Directions for this task
For the records that follow, please set down exactly the lines between the one holding "7'b0111111: L = 3'd6;" and the one holding "ptr8[4:0] : ptrR;", inclusive, and only those.

Supplied data
Background: an optimization exercise with open tools, aiming at small area, a short achievable clock period and few clock cycles per item. Do not read the settings as production practice.

Setup of rev 12:
==> flow/design.v <==
module prs_decoder (
    input  wire        clk,
    input  wire        rst,           
    input  wire        in_valid,
    output wire        in_ready,
    input  wire [31:0] in_data,
    output wire        out_valid,
    input  wire        out_ready,
    output wire [14:0] out_sample,
    output wire        out_last
);
    integer i;
    reg  [3:0]  bwl;            
    reg         bwx;            
    reg         nxt_v;
    reg  [3:0]  nK;
    reg  [2:0]  nes;            
    reg         nsgn;
    reg  [31:0] B0, B1;         
    reg         B0v, B1v;
    reg         in_rdy;
    wire exp_ctrl  = (bwl == 4'd0) && !bwx;
    assign in_ready = in_rdy;
    wire in_fire   = in_valid && in_rdy;
    wire ctrl_fire = in_fire && exp_ctrl;
    wire body_fire = in_fire && !exp_ctrl;
    wire [31:0] in_s;
    genvar gi;
    generate
        for (gi = 0; gi < 32; gi = gi + 1) begin : g_ord
            assign in_s[gi] = in_data[8 * (gi / 8) + 7 - (gi % 8)];
        end
    endgenerate
    reg         cur_v;
    reg  [3:0]  K;
    reg  [2:0]  es;
    reg         sgn;
    reg  [4:0]  idx;            
    reg  [4:0]  ptr;            
    reg  [15:0] lacc;           
    reg         lz;             
    reg         chk;            
    wire        rawblk  = (K == 4'd15);
    wire        rawmode = rawblk || (idx[4:1] == 4'd0);
    wire        last    = (idx == 5'd31);
    wire [63:0] cbuf = {B1, B0};
    wire [21:0] w    = cbuf >> ptr;           
    reg  [21:0] wr;                            
    always @(*) for (i = 0; i < 22; i = i + 1) wr[i] = w[21 - i];
    reg  [8:0]  th;
    always @(*) begin
        th[0] = 1'b1;
        for (i = 1; i < 9; i = i + 1) th[i] = th[i - 1] & w[i - 1];
    end
    wire        all8 = th[8];
    reg  [2:0]  L;
    always @(*) begin
        casez (w[6:0])
            7'b??????0: L = 3'd0;
            7'b?????01: L = 3'd1;
            7'b????011: L = 3'd2;
            7'b???0111: L = 3'd3;
            7'b??01111: L = 3'd4;
            7'b?011111: L = 3'd5;
            7'b0111111: L = 3'd6;
            default:    L = 3'd7;
        endcase
    end
    wire        chunk = !rawmode && all8;
    wire [4:0]  sh    = 5'd21 - {1'b0, K} - {2'b00, L};
    reg  [13:0] maskK;
    always @(*) for (i = 0; i < 14; i = i + 1) maskK[i] = (i < K);
    wire [21:0] wsh   = wr >> sh;
    wire [13:0] low   = wsh[13:0] & maskK;
    wire [15:0] u     = (lacc & {16{!lz}}) | ({13'd0, L} << K) | {2'b00, low};
    wire [14:0] rawval = sgn ? wr[21:7] : {1'b0, wr[21:8]};
    wire [5:0]  ptrW  = {1'b0, ptr} + (sgn ? 6'd15 : 6'd14);
    wire [5:0]  ptr8  = {1'b0, ptr} + 6'd8;
    wire [5:0]  ptrK1 = {1'b0, ptr} + {2'b00, K} + 6'd1;
    wire [4:0]  ptrR  = ptrK1[4:0] + {2'b00, L};
    reg         rc_crs, rc_over;
    always @(*) begin
        rc_crs = ptrK1[5];
        rc_over  = ptrK1[5] && (ptrK1[4:0] != 5'd0 || th[1]);
        for (i = 1; i < 8; i = i + 1) begin
            if (ptrK1 == 6'd32 - i) rc_crs = th[i];
            if (ptrK1 == 6'd33 - i) rc_over  = th[i];
        end
    end
    wire        crs   = rawmode ? ptrW[5] : chunk ? ptr8[5] : rc_crs;
    wire        over  = rawmode ? (ptrW > 6'd32) : rc_over;
    wire [4:0]  pnext = rawmode ? ptrW[4:0] : chunk ? ptr8[4:0] : ptrR;
    wire        ffit  = rawmode ? (ptrW <= 6'd32) : ({1'b0, ptr} + {2'b00, K} <= 6'd24);
    wire        efit  = rawmode ? (ptrW <= 6'd32) : chunk ? (ptr8 <= 6'd32) : !rc_over;
    reg         d_v, d_raw, d_last, d_sgn;
    reg  [2:0]  d_es;
    reg  [15:0] d_val;
    reg         q_v, q_raw, q_last, q_sgn, q_e0;
    reg  [16:0] q_val;
    reg  [1:0]  npc;
    reg         last1, last0;
    reg  [14:0] xr1, xr0;
    reg         h_v, h_last;
    reg  [14:0] h;
    wire r_go   = q_v && !npc[1];
    wire q_free = !q_v || !npc[1];
    wire d_mov  = d_v && q_free;
    wire d_free = !d_v || q_free;
    wire go     = d_free && cur_v && B0v && (B1v || ffit || chk);
    wire dec    = go && !chunk;
    wire bend   = dec && last;
    wire take   = nxt_v && (!cur_v || bend);
    wire drop1 = go && (crs || bend);
    wire drop2 = bend && over;
    wire       nxt_vn = ctrl_fire || (nxt_v && !take);
    wire       B0v_n  = drop2 ? body_fire
                      : drop1 ? (B1v || body_fire)
                      : (B0v || body_fire);
    wire       B1v_n  = drop2 ? 1'b0
                      : drop1 ? (B1v && body_fire)
                      : (B1v || (B0v && body_fire));
    wire       expc_n = ctrl_fire ? 1'b0
                      : body_fire ? (bwl == 4'd0 || (bwl == 4'd1 && !bwx)) : exp_ctrl;
    wire       has   = (npc != 2'd0);
    wire       h_ld  = (!h_v || out_ready) && has;
    wire [1:0] np_a  = npc + {1'b0, r_go};
    wire [1:0] np_r  = has ? np_a - 2'd1 : np_a;              
    wire [1:0] np_n  = (!h_v && has) ? np_a - 2'd1 : np_a;    
    reg  [15:0] lacc_inc;
    reg         cy;
    always @(*) begin
        cy = 1'b0;
        for (i = 0; i < 16; i = i + 1) begin
            lacc_inc[i] = (lacc[i] && !lz) ^ (cy || (i == K + 3));
            cy = (cy || (i == K + 3)) && lacc[i] && !lz;
        end
    end
    always @(posedge clk) begin
        if (rst) begin
            bwl    <= 4'd0;
            bwx    <= 1'b0;
            nxt_v  <= 1'b0;
            in_rdy <= 1'b0;
            B0v    <= 1'b0;
            B1v    <= 1'b0;
            cur_v  <= 1'b0;
            chk    <= 1'b0;
            d_v    <= 1'b0;
            q_v    <= 1'b0;
            npc    <= 2'd0;
            h_v    <= 1'b0;
        end else begin
            if (ctrl_fire) begin
                bwl <= in_data[5:2];
                bwx <= |in_data[1:0];
            end else if (body_fire) begin
                if (bwl != 4'd0)
                    bwl <= bwl - 4'd1;
                else
                    bwx <= 1'b0;
            end
            nxt_v  <= nxt_vn;
            B0v    <= B0v_n;
            B1v    <= B1v_n;
            in_rdy <= expc_n ? !nxt_vn : !B1v_n;
            chk    <= !go && cur_v && B0v && efit;
            if (take)
                cur_v <= 1'b1;
            else if (bend)
                cur_v <= 1'b0;
            if (dec)
                d_v <= 1'b1;
            else if (d_mov)
                d_v <= 1'b0;
            if (d_mov)
                q_v <= 1'b1;
            else if (r_go)
                q_v <= 1'b0;
            npc <= out_ready ? np_r : np_n;
            h_v <= out_ready ? has : (h_v || has);
        end
        if (!cur_v) begin
            ptr <= 5'd0;
            idx <= 5'd0;
            lz  <= 1'b1;
        end else if (go) begin
            ptr <= bend ? 5'd0 : pnext;
            lz  <= !chunk;
            if (dec)
                idx <= idx + 5'd1;
        end
        if (go && chunk)
            lacc <= lacc_inc;
        if (!nxt_v) begin
            nK   <= in_data[31:28];
            nes  <= in_data[24] ? 3'd0 : in_data[27:25];
            nsgn <= (in_data[19:16] == 4'd14);
        end
        if (take) begin
            K   <= nK;
            es  <= nes;
            sgn <= nsgn;
        end
        if (drop2 || (drop1 && !B1v) || !B0v)
            B0 <= in_s;
        else if (drop1)
            B0 <= B1;
        if (drop1 || !B1v)
            B1 <= in_s;
        if (dec) begin
            d_raw  <= rawmode;
            d_last <= last;
            d_sgn  <= sgn;
            d_es   <= es;
            d_val  <= rawmode ? {1'b0, rawval} : u;
        end
        if (d_mov) begin
            q_raw  <= d_raw;
            q_last <= d_last;
            q_sgn  <= d_sgn;
            q_e0   <= (d_es == 3'd0);
            q_val  <= d_raw ? {2'b00, d_val[14:0]} : qs;
        end
        if (r_go) begin
            last1 <= q_last;
            last0 <= last1;
            xr1   <= xr_n;
            xr0   <= xr1;
        end
        if (h_ld) begin
            h      <= npc[1] ? xr0 : xr1;
            h_last <= npc[1] ? last0 : last1;
        end
    end
    wire [16:0] qd = {1'b0, d_val[15:1]} ^ {17{d_val[0]}};
    wire [16:0] qs = (d_es == 3'd0) ? qd : qd + (qd << d_es);
    wire [16:0] x1e  = {{2{xr1[14]}}, xr1};
    wire [16:0] x0e  = {{2{xr0[14]}}, xr0};
    wire [16:0] pr   = (x1e << 1) - x0e;
    wire [16:0] csa_s = (x1e << 1) ^ ~x0e ^ q_val;
    wire [16:0] csa_c = ((((x1e << 1) & ~x0e) | ((x1e << 1) & q_val) | (~x0e & q_val)) << 1) | 17'd1;
    wire [16:0] sA    = csa_s + csa_c;
    wire        a_hi  = (!sA[16] && sA[15:14] != 2'b00) || (!q_e0 && sA == 17'h03FFF);
    wire        a_lo  = q_sgn ? ((sA[16] && (sA[15:14] != 2'b11 || sA[13:0] == 14'd0)) || (!q_e0 && sA == 17'h1C001))
                              : sA[16];
    wire        pr_hi = (!pr[16] && pr[15:14] != 2'b00) || (!q_e0 && pr == 17'h03FFF);
    wire        pr_lo = q_sgn ? ((pr[16] && (pr[15:14] != 2'b11 || pr[13:0] == 14'd0)) || (!q_e0 && pr == 17'h1C001))
                              : pr[16];
    wire [14:0] HI = q_e0 ? 15'h3FFF : 15'h3FFE;
    wire [14:0] LO = q_sgn ? (q_e0 ? 15'h4001 : 15'h4002) : 15'h0000;
    reg  [16:0] tdn, tup;
    reg  [16:0] nz, no;         
    always @(*) begin
        nz[0] = 1'b1; no[0] = 1'b1; nz[1] = 1'b1; no[1] = 1'b1;
        for (i = 2; i < 17; i = i + 1) begin
            nz[i] = ~|(q_val[15:1] & ((16'd1 << (i - 1)) - 16'd1));
            no[i] = &(q_val[15:1] | ~((16'd1 << (i - 1)) - 16'd1));
        end
        tdn[0] = q_val[0] ^ q_e0;
        tup[0] = q_val[0] ^ q_e0;
        for (i = 1; i < 17; i = i + 1) begin
            tdn[i] = q_val[i] ^ ((q_e0 ? !q_val[0] : 1'b1) && nz[i]);
            tup[i] = q_val[i] ^ ((q_e0 ?  q_val[0] : 1'b1) && no[i]);
        end
    end
    wire [16:0] sH = {tdn[16] ^ (tdn[15] & tdn[14]), tdn[15] ^ tdn[14], !tdn[14], tdn[13:0]};
    wire        h_lo = q_sgn ? (sH[16] && (sH[15:14] != 2'b11 || sH[13:0] == 14'd0 || (!q_e0 && sH == 17'h1C001)))
                             : sH[16];
    wire [14:0] cH = !q_val[16] ? HI : h_lo ? LO : sH[14:0];
    wire [16:0] sLs = {tup[16] ^ (!tup[15] & !tup[14]), tup[15] ^ !tup[14], !tup[14], tup[13:0]};
    wire [16:0] sL  = q_sgn ? sLs : q_val;
    wire        l_hi = (!sL[16] && sL[15:14] != 2'b00) || (!q_e0 && sL == 17'h03FFF);
    wire [14:0] cL = (q_val[16] || q_val == 17'd0) ? LO : l_hi ? HI : sL[14:0];
    wire [14:0] xr_n = q_raw ? q_val[14:0]
                     : pr_hi ? cH
                     : pr_lo ? cL
                     : a_hi  ? HI
                     : a_lo  ? LO
                     : sA[14:0];
    assign out_valid  = h_v;
    assign out_sample = h;
    assign out_last   = h_last;
endmodule
Settings: LEC_CHECK=0, CAP_MARGIN=20, CORE_MARGIN=2, CORE_UTILIZATION=40, SLEW_MARGIN=20; clock period 20.0 ns.
standard.sh (not shown) runs the stock make flow with config.mk's settings and CLKGATE_MAP_FILE= SYNTH_SCRIPT=/design/flow/synth_recipe.tcl, a recipe that flattens the netlist after the stock synthesis.
==> flow/flow/run.sh <==
#!/bin/bash
# The standard layout, with repair_timing asked to leave 14.5 ns of setup slack
# at the design's clock (and free to resize cells to other footprints), which
# shortens the critical path of the layout.
set -uo pipefail
bash standard.sh SETUP_SLACK_MARGIN=14.5 MATCH_CELL_FOOTPRINT=0 finish > make.log 2>&1
Rev 12 completed end to end with timing, DRC and antenna clean.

Problem solution
            7'b0111111: L = 3'd6;
            default:    L = 3'd7;
        endcase
    end
    wire        chunk = !rawmode && all8;
    wire [4:0]  sh    = 5'd21 - {1'b0, K} - {2'b00, L};
    reg  [13:0] maskK;
    always @(*) for (i = 0; i < 14; i = i + 1) maskK[i] = (i < K);
    wire [21:0] wsh   = wr >> sh;
    wire [13:0] low   = wsh[13:0] & maskK;
    wire [15:0] u     = (lacc & {16{!lz}}) | ({13'd0, L} << K) | {2'b00, low};
    wire [14:0] rawval = sgn ? wr[21:7] : {1'b0, wr[21:8]};
    wire [5:0]  ptrW  = {1'b0, ptr} + (sgn ? 6'd15 : 6'd14);
    wire [5:0]  ptr8  = {1'b0, ptr} + 6'd8;
    wire [5:0]  ptrK1 = {1'b0, ptr} + {2'b00, K} + 6'd1;
    wire [4:0]  ptrR  = ptrK1[4:0] + {2'b00, L};
    reg         rc_crs, rc_over;
    always @(*) begin
        rc_crs = ptrK1[5];
        rc_over  = ptrK1[5] && (ptrK1[4:0] != 5'd0 || th[1]);
        for (i = 1; i < 8; i = i + 1) begin
            if (ptrK1 == 6'd32 - i) rc_crs = th[i];
            if (ptrK1 == 6'd33 - i) rc_over  = th[i];
        end
    end
    wire        crs   = rawmode ? ptrW[5] : chunk ? ptr8[5] : rc_crs;
    wire        over  = rawmode ? (ptrW > 6'd32) : rc_over;
    wire [4:0]  pnext = rawmode ? ptrW[4:0] : chunk ? ptr8[4:0] : ptrR;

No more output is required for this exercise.